And analyzing and processing the data according to the acquired data of the particulate matters in the air of the pharmaceutical workshop, and judging the performance of the air filter element according to the abnormal degree of the data. The application selects LOF abnormal data detection algorithm to process the acquired data. When abnormal data is detected through the LOF algorithm, the selection of the K value is a key problem, and the selection of the proper K value can improve the accuracy and the robustness of the LOF algorithm result.

Analysis of data on particulate matter in air, the particle size in units ofIn a pharmaceutical workshop, the size of the particulate matter in the air is generally required to be equally divided into two grades, 0.5 +.>And 5->Wherein the number requirements of different grades for different sizes of particulate matter are different as shown in the following table:

particle radius greater than or equal to 0.5 for both types of sizesLess than 5->And a particle radius of greater than or equal to 5>And (3) analyzing the particles, establishing corresponding two-dimensional data, and constructing a two-dimensional data scattered point distribution map. Wherein, the ordinate of the two-dimensional data scatter diagram is the density of particles in the air, namely the number of dust particles per cubic meter, the abscissa is the radius of the particles, and the unit is +.>. FIG. 2 shows that the radius of the particles is greater than or equal to 0.5 +.>Less than 5->The two-dimensional data scatter plot of the particulate matter constructed in other radius size ranges is constructed in the same way.

Processing data according to different areas in a workshop, wherein the A-level area is a high-risk operation area, such as a filling area, an area for placing a rubber plug barrel, an open ampoule bottle and an open penicillin bottle, and an area for sterile assembly line or connection operation; the B-level region is a background region where the A-level region is located and corresponds to hundred levels in the table; the C/D level area is relatively low, wherein the C level is ten thousand levels in the table, the D level is hundred thousand levels in the table, different levels have different requirements when analyzing the acquired data, and the accuracy of a critical value is ensured when abnormality detection is carried out.

The method is characterized in that analysis is carried out on the constructed data scatter diagram, in the original LOF algorithm, the value of K is artificially set, in the corresponding data scatter diagram, the density of data points in the diagram is not fixed, if the change of the density of the data points in the scatter diagram is not considered, the same K value is selected, the abnormal data detection effect is poor, and therefore the air filter element performance detection effect is affected. The application provides a pharmaceutical workshop air filter element performance detection method based on data analysis, which avoids the problem that an abnormal point with lower abnormality degree is regarded as a normal data point or the normal data point is misjudged as the abnormal point, improves the accuracy of abnormal data detection and improves the effect of detecting the air filter element performance.

The present application will be described in detail with reference to the accompanying drawings and examples.

Referring to fig. 1, fig. 1 is a flow chart of an embodiment of a method for detecting performance of an air filter element in a pharmaceutical workshop based on data analysis according to the present application, which specifically includes:

step S11: the neighborhood range of the current data point is determined based on the density change of the first scatter plot of data points preceding the current data point and the density change of the second scatter plot of data points following the current data point.

In the application, data points in the scatter diagram can be roughly analyzed, clean levels of different levels are analyzed, the particulate matter data are marked as abnormal data outside the corresponding allowable range, and if the abnormal data are generated, the quality of the air filter element in the workshop is unqualified.

If abnormal data points which obviously do not accord with the table are not generated in the scatter diagram, randomly selecting a data point in the scatter diagram for analysis, and selecting proper K according to the density around the data point.
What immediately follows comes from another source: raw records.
Source: an optimization exercise on an open RTL-to-GDS flow (aim: small area). Production flows keep margins and buffers that such runs may drop. Only simulation tests tie the RTL to the original design; equivalence was not proved. The flow treats the clock pin as an ideal source, which a real chip does not have. Power is estimated from default activity; no workload was simulated.

==> flow/design.v (excerpt) <==
module annette_desc_block (
    input  wire        clk,
    input  wire        rst,           
    input  wire [31:0] table_base,
    input  wire        cpl0,
    output wire        cmd_ready,
    input  wire        cmd_valid,
    input  wire [7:0]  cmd,
    input  wire [31:0] base_in,
    input  wire [31:0] limit_in,
    input  wire [7:0]  access_in,
    input  wire [63:0] rec_in,
    input  wire        res_rd,
    input  wire        wr_valid,
    input  wire [31:0] wr_addr,
    input  wire [1:0]  wr_size,
    output wire [63:0] res,
    output wire [7:0]  status,
    output wire        mem_we,
    output wire [31:0] mem_addr,
    output wire [63:0] mem_wdata,
    input  wire        mem_ready,
    output wire        gdtr_we,
    output wire [15:0] gdtr_limit,
    output wire [31:0] gdtr_base
);
Settings: LEC_CHECK=0, CAP_MARGIN=20, CORE_MARGIN=2, CORE_UTILIZATION=40, SLEW_MARGIN=20; clock period 10.0 ns.
standard.sh (not shown) runs the stock make flow with config.mk's settings and CLKGATE_MAP_FILE= SYNTH_SCRIPT=/design/flow/synth_recipe.tcl, a recipe that flattens the netlist after the stock synthesis.
==> flow/flow/run.sh <==
#!/bin/bash
# The standard layout (standard.sh, unchanged synthesis and steps) with
# four placement/CTS/routing choices:
#  - every input and output port still gets its own buffer, made from the
#    smallest buffer cell (buf_1) instead of the default pick;
#  - clock tree from clkbuf_8 cells, without CTS dummy loads;
#  - constant outputs share the tie cells synthesis made (one per value)
#    instead of one tie cell per output;
#  - after global routing, non-critical gates are downsized (ORFS's
#    RECOVER_POWER step, on all paths with positive slack).
# Each run's full output goes to standard.log in this folder.
export BUFFER_PORTS_ARGS="-buffer_cell sky130_fd_sc_hd__buf_1"
export CTS_ARGS="-sink_clustering_enable -repair_clock_nets -buf_list sky130_fd_sc_hd__clkbuf_8 -dont_use_dummy_load"
export SKIP_REPAIR_TIE_FANOUT=1
export RECOVER_POWER=100
bash standard.sh > standard.log 2>&1
The first run reached the layout checks and failed them: capacitance limit, slew limit.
Setting randomly selected data points as current data points o, and setting corresponding coordinates of the current data points o in a scatter diagram asWherein->For the particle radius corresponding to the current data point o, +.>For the number of dust particles per cubic meter corresponding to the current data point o, 0.5 +.>For example, in this class of standards, the particle size is greater than or equal to 0.5 +.>Less than 5->The number of particles per cubic meter is not more than 3500. Since the air filter element generally filters larger particles and passes smaller particles, smaller particles are more densely packed and less densely packed in the corresponding scatter plot.

And selecting a proper K value according to the density in the neighborhood range of the current data point o, setting the neighborhood range of the current data point o as a circle with the current data point o as a circle center and R as a radius, analyzing the current data point o, selecting a proper radius R value, determining the value of K corresponding to the current data point o according to the density of the points in the neighborhood range of the current data point o, and then selecting the K value of the whole data set.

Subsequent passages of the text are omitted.